▶ DATASET EXCERPTS
What follows belongs to an exercise in optimizing a design on an open flow for small area; a production flow would make more cautious choices.
Only simulation tests tie the RTL to the original design; equivalence was not proved.

==> job 7225 <==
Design Top, start of the top module:
module Top(
	input i_clk,
	input i_rst,
	input i_start,
	input [31:0] i_init,
	output [3:0] o_random_out,
	output o_idle
);
  localparam M = 20;
  logic [31:0] s;
  logic        c;
  logic        raw;
  logic        idle;
  logic [8:0]  r;
  logic [5:0]  q;
  logic [3:0]  show;
  assign o_random_out = show;
  assign o_idle = idle;
  wire [31:0] ns = ~s;
  wire        nc = ~c;
  wire        hi_ones = &s[30:M];
  wire        a = s[31] ^ (c & hi_ones);
  wire        ones = (&s[M-1:1]) & (&s[30:M+1]) & (s[M] ^ c);
  wire        corner = ones & (s[0] | a);
  wire        e1  = a & ~raw;
  wire        ne1 = ~e1;
  wire        t31 = raw ? s[31] : (c & hi_ones);
  wire [31:0] prod;
  wire        prod_c;
  wire ys1 = ~(ns[0] ^ e1);
  wire yc2 = ns[0] | e1;
  wire ys3 = ns[1] ^ e1 ^ yc2;
  wire yc4 = (ns[1] & e1) | (yc2 & (ns[1] ^ e1));
  wire ys5 = ns[2] ^ e1 ^ yc4;
  wire yc6 = (ns[2] & e1) | (yc4 & (ns[2] ^ e1));
  wire ys7 = s[0] ^ ns[3] ^ yc6;
  wire yc8 = (s[0] & ns[3]) | (yc6 & (s[0] ^ ns[3]));
  wire ys9 = s[1] ^ ns[4] ^ yc8;
  wire yc10 = (s[1] & ns[4]) | (yc8 & (s[1] ^ ns[4]));
  wire ys11 = s[2] ^ ns[5] ^ yc10;
  wire yc12 = (s[2] & ns[5]) | (yc10 & (s[2] ^ ns[5]));
  wire ys13 = s[3] ^ ns[6];
  wire yc14 = s[3] & ns[6];
  wire ys15 = s[4] ^ ns[7] ^ yc14;
  wire yc16 = (s[4] & ns[7]) | (yc14 & (s[4] ^ ns[7]));
  wire ys17 = s[5] ^ ns[8] ^ yc16;
  wire yc18 = (s[5] & ns[8]) | (yc16 & (s[5] ^ ns[8]));
  wire ys19 = s[6] ^ ns[9] ^ yc18;
  wire yc20 = (s[6] & ns[9]) | (yc18 & (s[6] ^ ns[9]));
  wire ys21 = s[7] ^ ns[10] ^ yc20;
  wire yc22 = (s[7] & ns[10]) | (yc20 & (s[7] ^ ns[10]));
  wire ys23 = s[8] ^ ns[11] ^ yc22;
  wire yc24 = (s[8] & ns[11]) | (yc22 & (s[8] ^ ns[11]));
  ...
export LEC_CHECK = 0
export CAP_MARGIN = 20
export CORE_MARGIN = 2
export CORE_UTILIZATION = 40
export CTS_BUF_LIST = sky130_fd_sc_hd__clkbuf_8
export GPL_TIMING_DRIVEN = 0
export SLEW_MARGIN = 20
create_clock -name core_clock -period 12.0 [get_ports {i_clk}]
standard.sh (not shown) runs the stock make flow with config.mk's settings and CLKGATE_MAP_FILE= SYNTH_SCRIPT=/design/flow/synth_recipe.tcl, a recipe that flattens the netlist after the stock synthesis.
==> flow/flow/run.sh <==
#!/bin/bash
# Layout flow: the standard synthesis, then a netlist pass (flow/fixinv.py)
# that sets cells to their smallest drive strength and removes inverters
# around full adders (function unchanged, registers untouched), then the
# standard ORFS flow with minimum-size port buffers.
set -euo pipefail
R=orfs/results/${FLOW_PLATFORM}/Top/base
LIB=${FLOW_HOME}/platforms/${FLOW_PLATFORM}/lib/sky130_fd_sc_hd__tt_025C_1v80.lib
bash standard.sh synth > synth_make.log 2>&1
python3 flow/fixinv.py "$R/1_2_yosys.v" "$R/1_2_yosys.fixinv.v" --downsize "$LIB" > fixinv.log 2>&1
cp "$R/1_2_yosys.v" "$R/1_2_yosys.orig.v"
cp "$R/1_2_yosys.fixinv.v" "$R/1_2_yosys.v"
rm -f "$R/1_synth.odb" "$R/1_synth.sdc"
export BUFFER_PORTS_ARGS="-buffer_cell sky130_fd_sc_hd__buf_1"
bash standard.sh finish > layout_make.log 2>&1
Other scripts of this flow, unchanged in this note and not shown: flow/flow/fixinv.py
==> inputs of job 1771, as changes to job 7225 <==
--- a/flow/design.v
+++ b/flow/design.v
@@ -310,11 +310,12 @@
   localparam [23:0] HM = {24{1'b1}} << M;
   localparam [23:0] MK = ~(24'd1 << M);
   wire        inc24 = c & (&(s[23:0] | ~HM));
   wire        low_ones = (&(s[23:0] | ~MK)) & (s[M] ^ c);
   wire        cy24 = inc24 | (a & low_ones);
-  wire [3:0]  num = corner ? 4'd0 : (s[27:24] + {3'd0, cy24});
+  wire [3:0]  ninc = {cy24 & s[24] & s[25] & s[26], cy24 & s[24] & s[25], cy24 & s[24], cy24};
+  wire [3:0]  num = corner ? 4'd0 : (s[27:24] ^ ninc);
   wire r0 = (r == 9'd0);
   wire rlast = (r == 9'd33);
   wire [8:0] r_step = {r[7:0], ~(r[8] ^ r[4])};
   logic hq;
   always_comb begin
@@ -340,17 +341,16 @@
       raw <= 1'b0;
       idle <= idle ? ~i_start : fin;
       if (sample) show <= num;
     end
   end
+  wire [5:0] qt;
+  assign qt[0] = rlast;
+  genvar gi;
+  generate for (gi = 1; gi < 6; gi = gi + 1) begin : g_qt
+    assign qt[gi] = qt[gi-1] & q[gi-1];
+  end endgenerate
   always_ff @(posedge i_clk) begin
-    if (clr) begin
-      r <= 9'd0;
-      q <= 6'd0;
-    end else if (rlast) begin
-      r <= 9'd0;
-      q <= q + 6'd1;
-    end else begin
-      r <= r_step;
-    end
+    r <= (clr | rlast) ? 9'd0 : r_step;
+    q <= clr ? 6'd0 : (q ^ qt);
   end
 endmodule
==> flow/flow/run.sh (replaced) <==
#!/bin/bash
# Layout flow: the standard synthesis, then a netlist pass (flow/fixinv.py)
# that sets cells to their smallest drive strength and removes inverters
# around full adders (function unchanged, registers untouched), then the
# standard ORFS flow with minimum-size port buffers and a clock tree
# without dummy balancing loads.
set -euo pipefail
R=orfs/results/${FLOW_PLATFORM}/Top/base
LIB=${FLOW_HOME}/platforms/${FLOW_PLATFORM}/lib/sky130_fd_sc_hd__tt_025C_1v80.lib
bash standard.sh synth > synth_make.log 2>&1
python3 flow/fixinv.py "$R/1_2_yosys.v" "$R/1_2_yosys.fixinv.v" --downsize "$LIB" > fixinv.log 2>&1
cp "$R/1_2_yosys.v" "$R/1_2_yosys.orig.v"
cp "$R/1_2_yosys.fixinv.v" "$R/1_2_yosys.v"
rm -f "$R/1_synth.odb" "$R/1_synth.sdc"
export BUFFER_PORTS_ARGS="-buffer_cell sky130_fd_sc_hd__buf_1"
export CTS_ARGS="-sink_clustering_enable -sink_clustering_size 20 -sink_clustering_max_diameter 100 -repair_clock_nets -dont_use_dummy_load -buf_list sky130_fd_sc_hd__clkbuf_8"
bash standard.sh finish > layout_make.log 2>&1
- CTS_BUF_LIST: sky130_fd_sc_hd__clkbuf_8 -> unset
==> inputs of job 4747, as changes to job 7225 <==
--- a/flow/design.v
+++ b/flow/design.v
@@ -310,11 +310,12 @@
   localparam [23:0] HM = {24{1'b1}} << M;
   localparam [23:0] MK = ~(24'd1 << M);
   wire        inc24 = c & (&(s[23:0] | ~HM));
   wire        low_ones = (&(s[23:0] | ~MK)) & (s[M] ^ c);
   wire        cy24 = inc24 | (a & low_ones);
-  wire [3:0]  num = corner ? 4'd0 : (s[27:24] + {3'd0, cy24});
+  wire [3:0]  ninc = {cy24 & s[24] & s[25] & s[26], cy24 & s[24] & s[25], cy24 & s[24], cy24};
+  wire [3:0]  num = corner ? 4'd0 : (s[27:24] ^ ninc);
   wire r0 = (r == 9'd0);
   wire rlast = (r == 9'd33);
   wire [8:0] r_step = {r[7:0], ~(r[8] ^ r[4])};
   logic hq;
   always_comb begin
@@ -340,17 +341,16 @@
       raw <= 1'b0;
       idle <= idle ? ~i_start : fin;
       if (sample) show <= num;
     end
   end
+  wire [5:0] qt;
+  assign qt[0] = rlast;
+  genvar gi;
+  generate for (gi = 1; gi < 6; gi = gi + 1) begin : g_qt
+    assign qt[gi] = qt[gi-1] & q[gi-1];
+  end endgenerate
   always_ff @(posedge i_clk) begin
-    if (clr) begin
-      r <= 9'd0;
-      q <= 6'd0;
-    end else if (rlast) begin
-      r <= 9'd0;
-      q <= q + 6'd1;
-    end else begin
-      r <= r_step;
-    end
+    r <= (clr | rlast) ? 9'd0 : r_step;
+    q <= clr ? 6'd0 : (q ^ qt);
   end
 endmodule
==> flow/flow/run.sh (replaced) <==
#!/bin/bash
# Layout flow: the standard synthesis, then a netlist pass (flow/fixinv.py)
# that sets cells to their smallest drive strength and removes inverters
# around full adders (function unchanged, registers untouched), then the
# standard ORFS flow with minimum-size port buffers and a clock tree
# without dummy balancing loads; the buffers ABC inserted are removed at
# floorplan (the repair steps add buffers where needed).
set -euo pipefail
R=orfs/results/${FLOW_PLATFORM}/Top/base
LIB=${FLOW_HOME}/platforms/${FLOW_PLATFORM}/lib/sky130_fd_sc_hd__tt_025C_1v80.lib
bash standard.sh synth > synth_make.log 2>&1
python3 flow/fixinv.py "$R/1_2_yosys.v" "$R/1_2_yosys.fixinv.v" --downsize "$LIB" > fixinv.log 2>&1
cp "$R/1_2_yosys.v" "$R/1_2_yosys.orig.v"
cp "$R/1_2_yosys.fixinv.v" "$R/1_2_yosys.v"
rm -f "$R/1_synth.odb" "$R/1_synth.sdc"
export BUFFER_PORTS_ARGS="-buffer_cell sky130_fd_sc_hd__buf_1"
export REMOVE_ABC_BUFFERS=1
export CTS_ARGS="-sink_clustering_enable -sink_clustering_size 60 -sink_clustering_max_diameter 500 -repair_clock_nets -dont_use_dummy_load -buf_list sky130_fd_sc_hd__clkbuf_16"
bash standard.sh finish > layout_make.log 2>&1
- CTS_BUF_LIST: sky130_fd_sc_hd__clkbuf_8 -> unset
==> inputs of job 7552, as changes to job 7225 <==
==> flow/flow/run.sh (replaced) <==
#!/bin/bash
# Layout flow: the standard synthesis, then a netlist pass (flow/fixinv.py)
# that sets cells to their smallest drive strength and removes inverters
# around full adders (function unchanged, registers untouched), then the
# standard ORFS flow with minimum-size port buffers and power recovery
# (downsizing of non-critical cells) after global routing.
set -euo pipefail
R=orfs/results/${FLOW_PLATFORM}/Top/base
LIB=${FLOW_HOME}/platforms/${FLOW_PLATFORM}/lib/sky130_fd_sc_hd__tt_025C_1v80.lib
bash standard.sh synth > synth_make.log 2>&1
python3 flow/fixinv.py "$R/1_2_yosys.v" "$R/1_2_yosys.fixinv.v" --downsize "$LIB" > fixinv.log 2>&1
cp "$R/1_2_yosys.v" "$R/1_2_yosys.orig.v"
cp "$R/1_2_yosys.fixinv.v" "$R/1_2_yosys.v"
rm -f "$R/1_synth.odb" "$R/1_synth.sdc"
export BUFFER_PORTS_ARGS="-buffer_cell sky130_fd_sc_hd__buf_1"
export RECOVER_POWER=100
bash standard.sh finish > layout_make.log 2>&1
==> flow_summary.yaml <==
placement:
  gp_congestion: 0.8960
finish:
  area_share_nonclk_buffers_pct: 3.750
  sh_seq_area_pct: 22.04
  multi_input_cells: 245
critical_path:
  r2r_slack_ns: 2.24
  crit_fanout: 8
  startpoint: "c$_SDFF_PN0_"
status:
  status: "finished clean"
timing:
  tightest_slew_ns: 0.7859
floorplanning:
  fp.dieH_um: 110.2
global_route:
  grtUsageTotal_pct: 19.57
-- figures above: job 1771

==> flow_summary.yaml <==
global_route:
  grtUsageTotal_pct: 18.19
status:
  status: "finished clean"
critical_path:
  startpoint: "c$_SDFF_PN0_"
  path_class: "register to register"
  start_kind: "register"
  crit_fanout: 8
clock_tree:
  post-cts-setup-buffers: 0
floorplanning:
  fp.dieH_um: 110.2
placement:
  placedCellCount: 524
  gp_congestion: 0.8618
finish:
  area_share_nonclk_buffers_pct: 3.512
  multi_input_cells: 245
  sh_seq_area_pct: 21.83
-- figures above: job 4747

==> flow_summary.yaml <==
status:
  failed_checks: "capacitance limit, slew limit"
  status: "complete, but fails checks"
global_route:
  grtUsageTotal_pct: 18.77
placement:
  gp_congestion: 0.9022
finish:
  area_share_nonclk_buffers_pct: 3.705
floorplanning:
  fp.dieH_um: 111.5
job:
  maxCapViolCount: 1
timing:
  final_max_slew_viol_count: 8
-- figures above: job 7552

==> flow_summary.yaml <==
status:
  status: "finished clean"
critical_path:
  startpoint: "s[13]$_DFF_P_"
  crit_fanout: 4
  r2r_slack_ns: 2.52
floorplanning:
  fp.dieH_um: 111.5
finish:
  sh_seq_area_pct: 21.31
  multi_input_cells: 265
-- figures above: job 7225

==> re-timing with driven ports <==
How much do the figures lean on ideal ports? The routed layouts below were timed once more, with nothing changed but the port constraints. Step 1, drivers: a clkbuf_16 drives i_clk and a buf_2 each remaining input, both assumed. Step 2 also shifts input and output timing later by t, the mid clock arrival at the registers, as if the neighbouring blocks saw the same clock. Slacks: no drivers / after step 1 / after step 2; pairs: no drivers / after step 1.
run	t (ns)	setup WS [ns]	worst slew at a driven data input, ns	cell pins on the clock port's net
job 7225	0.352	2.525 / 2.525 / 2.525	0.03	1
job 1771	0.342	2.240 / 2.240 / 2.240	0.04	1
job 4747	0.328	2.284 / 2.284 / 2.284	0.04	1
job 7552	0.352	2.529 / 2.529 / 2.529	0.03	1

▶ PROBLEM
Determine how many lines of the material include the string "balancing", and give only the resulting number.

▶ COMPLETED EXERCISE
2